When I was young, maybe fifteen, I punched a clown in the face. It was at one of those cheesy haunted houses run by the Jaycees or the Lions or some other weird service group where all the men had big bellies and wore fezzes. You remember those haunted houses, right?—the ones that featured Chainsaw Hockey Mask Guy, Mad Scientist, Evil Amputating Surgeon, Ace-Bandaged Mummy Lady, etc. They always seemed to have a disturbing clown too, popping out of some dark corner. That was a big problem for me.
This particular 1980-ish haunted house was actually located in an old house. It may have been in Parma, Ohio. It was claustrophobic. It was hot inside, stale, and smelled of human sweat. Strobe lights blinked. Alice Cooper blasted from hidden speakers. I sensed grabbing fingers, breathed the alcohol breath of strangers. It all seemed to compress and feed on itself, elevating my sense of discomfort. Then there came a dark, maze-y area that you had to feel your way out of. That’s when the clown sprang out, cackling. That’s when my fist sprang out, connecting with his face.
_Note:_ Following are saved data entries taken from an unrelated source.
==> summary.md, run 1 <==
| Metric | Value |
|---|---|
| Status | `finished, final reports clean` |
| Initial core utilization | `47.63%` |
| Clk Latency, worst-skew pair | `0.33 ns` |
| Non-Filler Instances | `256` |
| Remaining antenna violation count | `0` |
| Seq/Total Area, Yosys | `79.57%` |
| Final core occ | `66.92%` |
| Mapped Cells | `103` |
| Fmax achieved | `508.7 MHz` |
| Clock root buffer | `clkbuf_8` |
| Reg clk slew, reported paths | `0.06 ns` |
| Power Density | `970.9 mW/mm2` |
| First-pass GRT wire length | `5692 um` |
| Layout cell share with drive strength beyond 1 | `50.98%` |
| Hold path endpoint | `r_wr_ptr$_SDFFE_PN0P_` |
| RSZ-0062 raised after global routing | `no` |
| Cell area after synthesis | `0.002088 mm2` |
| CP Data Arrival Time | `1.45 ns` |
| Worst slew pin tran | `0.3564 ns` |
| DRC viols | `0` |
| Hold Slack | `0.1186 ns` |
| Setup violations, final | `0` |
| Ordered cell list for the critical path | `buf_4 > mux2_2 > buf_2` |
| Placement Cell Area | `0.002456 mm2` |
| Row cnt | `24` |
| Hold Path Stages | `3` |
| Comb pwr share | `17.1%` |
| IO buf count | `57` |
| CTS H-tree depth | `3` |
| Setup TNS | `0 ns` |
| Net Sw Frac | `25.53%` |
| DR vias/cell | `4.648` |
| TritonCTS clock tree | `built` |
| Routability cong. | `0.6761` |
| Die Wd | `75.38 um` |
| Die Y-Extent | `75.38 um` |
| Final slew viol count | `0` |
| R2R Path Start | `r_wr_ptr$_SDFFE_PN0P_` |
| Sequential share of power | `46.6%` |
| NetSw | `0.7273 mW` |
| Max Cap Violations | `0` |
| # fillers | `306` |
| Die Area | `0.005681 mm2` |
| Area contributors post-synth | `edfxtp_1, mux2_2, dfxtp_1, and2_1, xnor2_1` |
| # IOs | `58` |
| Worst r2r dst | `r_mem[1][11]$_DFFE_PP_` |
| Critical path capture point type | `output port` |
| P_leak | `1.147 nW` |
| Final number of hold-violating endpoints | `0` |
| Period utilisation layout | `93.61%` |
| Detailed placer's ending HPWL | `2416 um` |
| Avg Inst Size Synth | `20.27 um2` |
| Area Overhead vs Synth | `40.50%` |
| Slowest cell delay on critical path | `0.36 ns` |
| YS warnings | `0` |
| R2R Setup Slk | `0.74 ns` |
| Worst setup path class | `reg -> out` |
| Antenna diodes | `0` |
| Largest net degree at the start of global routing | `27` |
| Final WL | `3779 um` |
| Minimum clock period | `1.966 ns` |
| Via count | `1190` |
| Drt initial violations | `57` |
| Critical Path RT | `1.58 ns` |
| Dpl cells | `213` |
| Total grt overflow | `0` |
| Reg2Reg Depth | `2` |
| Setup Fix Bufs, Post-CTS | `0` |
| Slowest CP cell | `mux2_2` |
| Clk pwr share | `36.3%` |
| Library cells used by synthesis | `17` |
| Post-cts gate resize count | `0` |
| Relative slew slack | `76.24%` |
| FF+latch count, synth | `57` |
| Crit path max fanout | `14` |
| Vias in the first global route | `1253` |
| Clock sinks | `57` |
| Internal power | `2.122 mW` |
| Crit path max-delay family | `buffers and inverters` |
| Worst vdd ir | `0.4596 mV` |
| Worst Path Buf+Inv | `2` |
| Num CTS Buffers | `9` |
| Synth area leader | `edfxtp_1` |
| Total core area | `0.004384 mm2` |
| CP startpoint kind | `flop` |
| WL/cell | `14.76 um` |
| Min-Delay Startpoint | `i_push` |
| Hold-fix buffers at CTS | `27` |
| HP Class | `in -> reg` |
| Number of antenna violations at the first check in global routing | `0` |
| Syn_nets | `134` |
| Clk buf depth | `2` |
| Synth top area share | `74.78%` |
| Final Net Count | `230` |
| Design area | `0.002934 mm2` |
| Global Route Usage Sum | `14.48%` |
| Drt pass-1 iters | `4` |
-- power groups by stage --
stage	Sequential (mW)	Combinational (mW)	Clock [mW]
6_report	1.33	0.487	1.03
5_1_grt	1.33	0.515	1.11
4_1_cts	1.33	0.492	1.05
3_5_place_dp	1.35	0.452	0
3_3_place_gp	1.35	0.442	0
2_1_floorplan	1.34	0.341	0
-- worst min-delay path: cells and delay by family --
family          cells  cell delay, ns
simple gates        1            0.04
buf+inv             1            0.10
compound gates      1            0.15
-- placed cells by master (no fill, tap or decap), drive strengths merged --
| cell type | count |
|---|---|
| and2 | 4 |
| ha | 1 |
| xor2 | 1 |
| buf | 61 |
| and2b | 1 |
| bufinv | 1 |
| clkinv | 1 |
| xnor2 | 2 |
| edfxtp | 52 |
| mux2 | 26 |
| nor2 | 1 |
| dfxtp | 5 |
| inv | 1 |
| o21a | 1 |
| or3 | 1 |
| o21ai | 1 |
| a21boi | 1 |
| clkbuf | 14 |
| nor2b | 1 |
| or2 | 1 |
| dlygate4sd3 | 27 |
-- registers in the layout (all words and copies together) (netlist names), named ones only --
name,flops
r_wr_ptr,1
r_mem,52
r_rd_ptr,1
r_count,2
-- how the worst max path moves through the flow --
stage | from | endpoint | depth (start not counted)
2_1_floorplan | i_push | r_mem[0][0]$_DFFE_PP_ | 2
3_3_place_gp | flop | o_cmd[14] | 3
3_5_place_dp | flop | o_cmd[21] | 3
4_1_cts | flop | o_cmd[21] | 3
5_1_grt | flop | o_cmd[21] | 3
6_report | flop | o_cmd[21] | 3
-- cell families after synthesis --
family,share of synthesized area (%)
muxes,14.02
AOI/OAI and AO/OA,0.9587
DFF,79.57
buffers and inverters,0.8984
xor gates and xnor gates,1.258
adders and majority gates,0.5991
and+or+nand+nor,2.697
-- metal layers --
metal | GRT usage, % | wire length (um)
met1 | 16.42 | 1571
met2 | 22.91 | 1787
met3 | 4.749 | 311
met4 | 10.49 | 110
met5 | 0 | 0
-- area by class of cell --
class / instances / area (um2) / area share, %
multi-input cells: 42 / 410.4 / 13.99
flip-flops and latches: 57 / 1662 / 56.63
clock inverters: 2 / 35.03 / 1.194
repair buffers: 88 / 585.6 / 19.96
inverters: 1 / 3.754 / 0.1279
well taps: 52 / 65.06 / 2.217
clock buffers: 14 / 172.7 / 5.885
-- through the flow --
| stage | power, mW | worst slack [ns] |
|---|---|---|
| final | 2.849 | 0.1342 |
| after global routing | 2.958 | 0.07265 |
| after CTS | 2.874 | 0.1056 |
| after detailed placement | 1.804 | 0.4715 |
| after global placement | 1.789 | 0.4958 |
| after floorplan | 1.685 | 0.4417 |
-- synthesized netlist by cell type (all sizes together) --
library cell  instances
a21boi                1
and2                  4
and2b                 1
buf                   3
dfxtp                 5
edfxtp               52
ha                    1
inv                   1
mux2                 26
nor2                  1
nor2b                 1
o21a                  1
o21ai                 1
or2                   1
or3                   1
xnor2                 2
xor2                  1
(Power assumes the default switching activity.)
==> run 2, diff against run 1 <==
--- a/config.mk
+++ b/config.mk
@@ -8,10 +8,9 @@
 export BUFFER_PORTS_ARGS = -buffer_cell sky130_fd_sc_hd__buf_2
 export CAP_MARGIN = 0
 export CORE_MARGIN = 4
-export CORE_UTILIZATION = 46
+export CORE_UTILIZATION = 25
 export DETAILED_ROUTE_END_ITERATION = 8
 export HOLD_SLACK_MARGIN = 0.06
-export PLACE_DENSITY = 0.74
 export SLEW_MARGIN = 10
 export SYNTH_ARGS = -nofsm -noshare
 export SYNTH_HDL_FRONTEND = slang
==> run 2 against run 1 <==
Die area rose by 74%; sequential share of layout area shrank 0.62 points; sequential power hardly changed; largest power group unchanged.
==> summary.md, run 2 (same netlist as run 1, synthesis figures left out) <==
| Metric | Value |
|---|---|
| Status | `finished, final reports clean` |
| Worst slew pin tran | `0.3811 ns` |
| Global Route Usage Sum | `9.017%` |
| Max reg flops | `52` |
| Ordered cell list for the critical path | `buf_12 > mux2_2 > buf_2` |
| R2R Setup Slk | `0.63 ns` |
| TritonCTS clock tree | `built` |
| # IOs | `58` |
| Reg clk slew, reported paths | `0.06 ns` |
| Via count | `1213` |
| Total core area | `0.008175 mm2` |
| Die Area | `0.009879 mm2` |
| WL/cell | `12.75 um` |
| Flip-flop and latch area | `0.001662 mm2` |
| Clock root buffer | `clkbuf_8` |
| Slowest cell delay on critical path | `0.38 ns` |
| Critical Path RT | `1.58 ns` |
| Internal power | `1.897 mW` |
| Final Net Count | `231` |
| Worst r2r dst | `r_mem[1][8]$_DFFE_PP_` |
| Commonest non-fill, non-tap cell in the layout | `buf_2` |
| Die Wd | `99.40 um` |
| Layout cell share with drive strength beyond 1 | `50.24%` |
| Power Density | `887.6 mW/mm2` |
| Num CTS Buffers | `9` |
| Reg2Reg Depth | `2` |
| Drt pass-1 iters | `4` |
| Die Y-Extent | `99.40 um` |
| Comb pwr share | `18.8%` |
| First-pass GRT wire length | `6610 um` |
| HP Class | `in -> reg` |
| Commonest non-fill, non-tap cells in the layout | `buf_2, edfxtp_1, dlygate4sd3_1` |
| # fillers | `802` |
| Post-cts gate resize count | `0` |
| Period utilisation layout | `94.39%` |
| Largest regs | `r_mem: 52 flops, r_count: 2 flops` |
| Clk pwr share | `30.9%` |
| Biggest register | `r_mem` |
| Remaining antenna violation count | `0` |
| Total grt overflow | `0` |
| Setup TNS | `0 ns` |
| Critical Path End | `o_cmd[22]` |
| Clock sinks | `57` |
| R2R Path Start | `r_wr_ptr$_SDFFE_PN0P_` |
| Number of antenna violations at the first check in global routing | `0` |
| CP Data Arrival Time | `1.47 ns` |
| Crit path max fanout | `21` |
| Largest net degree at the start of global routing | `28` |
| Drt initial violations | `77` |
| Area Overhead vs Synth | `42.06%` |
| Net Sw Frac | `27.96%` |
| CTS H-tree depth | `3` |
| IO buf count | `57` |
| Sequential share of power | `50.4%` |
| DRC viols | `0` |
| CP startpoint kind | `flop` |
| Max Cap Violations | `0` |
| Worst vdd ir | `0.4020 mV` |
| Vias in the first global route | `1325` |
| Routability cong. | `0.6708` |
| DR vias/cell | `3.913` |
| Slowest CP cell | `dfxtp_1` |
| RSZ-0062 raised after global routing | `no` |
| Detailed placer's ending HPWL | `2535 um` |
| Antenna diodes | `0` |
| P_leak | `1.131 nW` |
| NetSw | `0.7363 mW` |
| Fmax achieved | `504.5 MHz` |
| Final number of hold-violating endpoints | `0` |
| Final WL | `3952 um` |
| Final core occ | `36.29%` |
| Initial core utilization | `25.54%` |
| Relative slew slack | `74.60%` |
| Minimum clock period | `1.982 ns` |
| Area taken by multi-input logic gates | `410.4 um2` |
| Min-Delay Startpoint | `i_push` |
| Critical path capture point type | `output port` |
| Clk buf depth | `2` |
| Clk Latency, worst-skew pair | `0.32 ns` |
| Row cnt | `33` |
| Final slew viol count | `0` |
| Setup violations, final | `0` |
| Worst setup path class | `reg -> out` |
Note to seasonal workers: If you dress like a deranged clown and work in a cheesy haunted house for minimum wage, there is a high probability someone like me is going to punch you in the face. In public, they might apologize and say it was impulse, instinct, inappropriate. In private, they will remember how good it felt, their knuckles smearing that insane painted grin right off your face.
When my parents asked me later whether or not it was worth the $5 admission, I said yeah. Absolutely.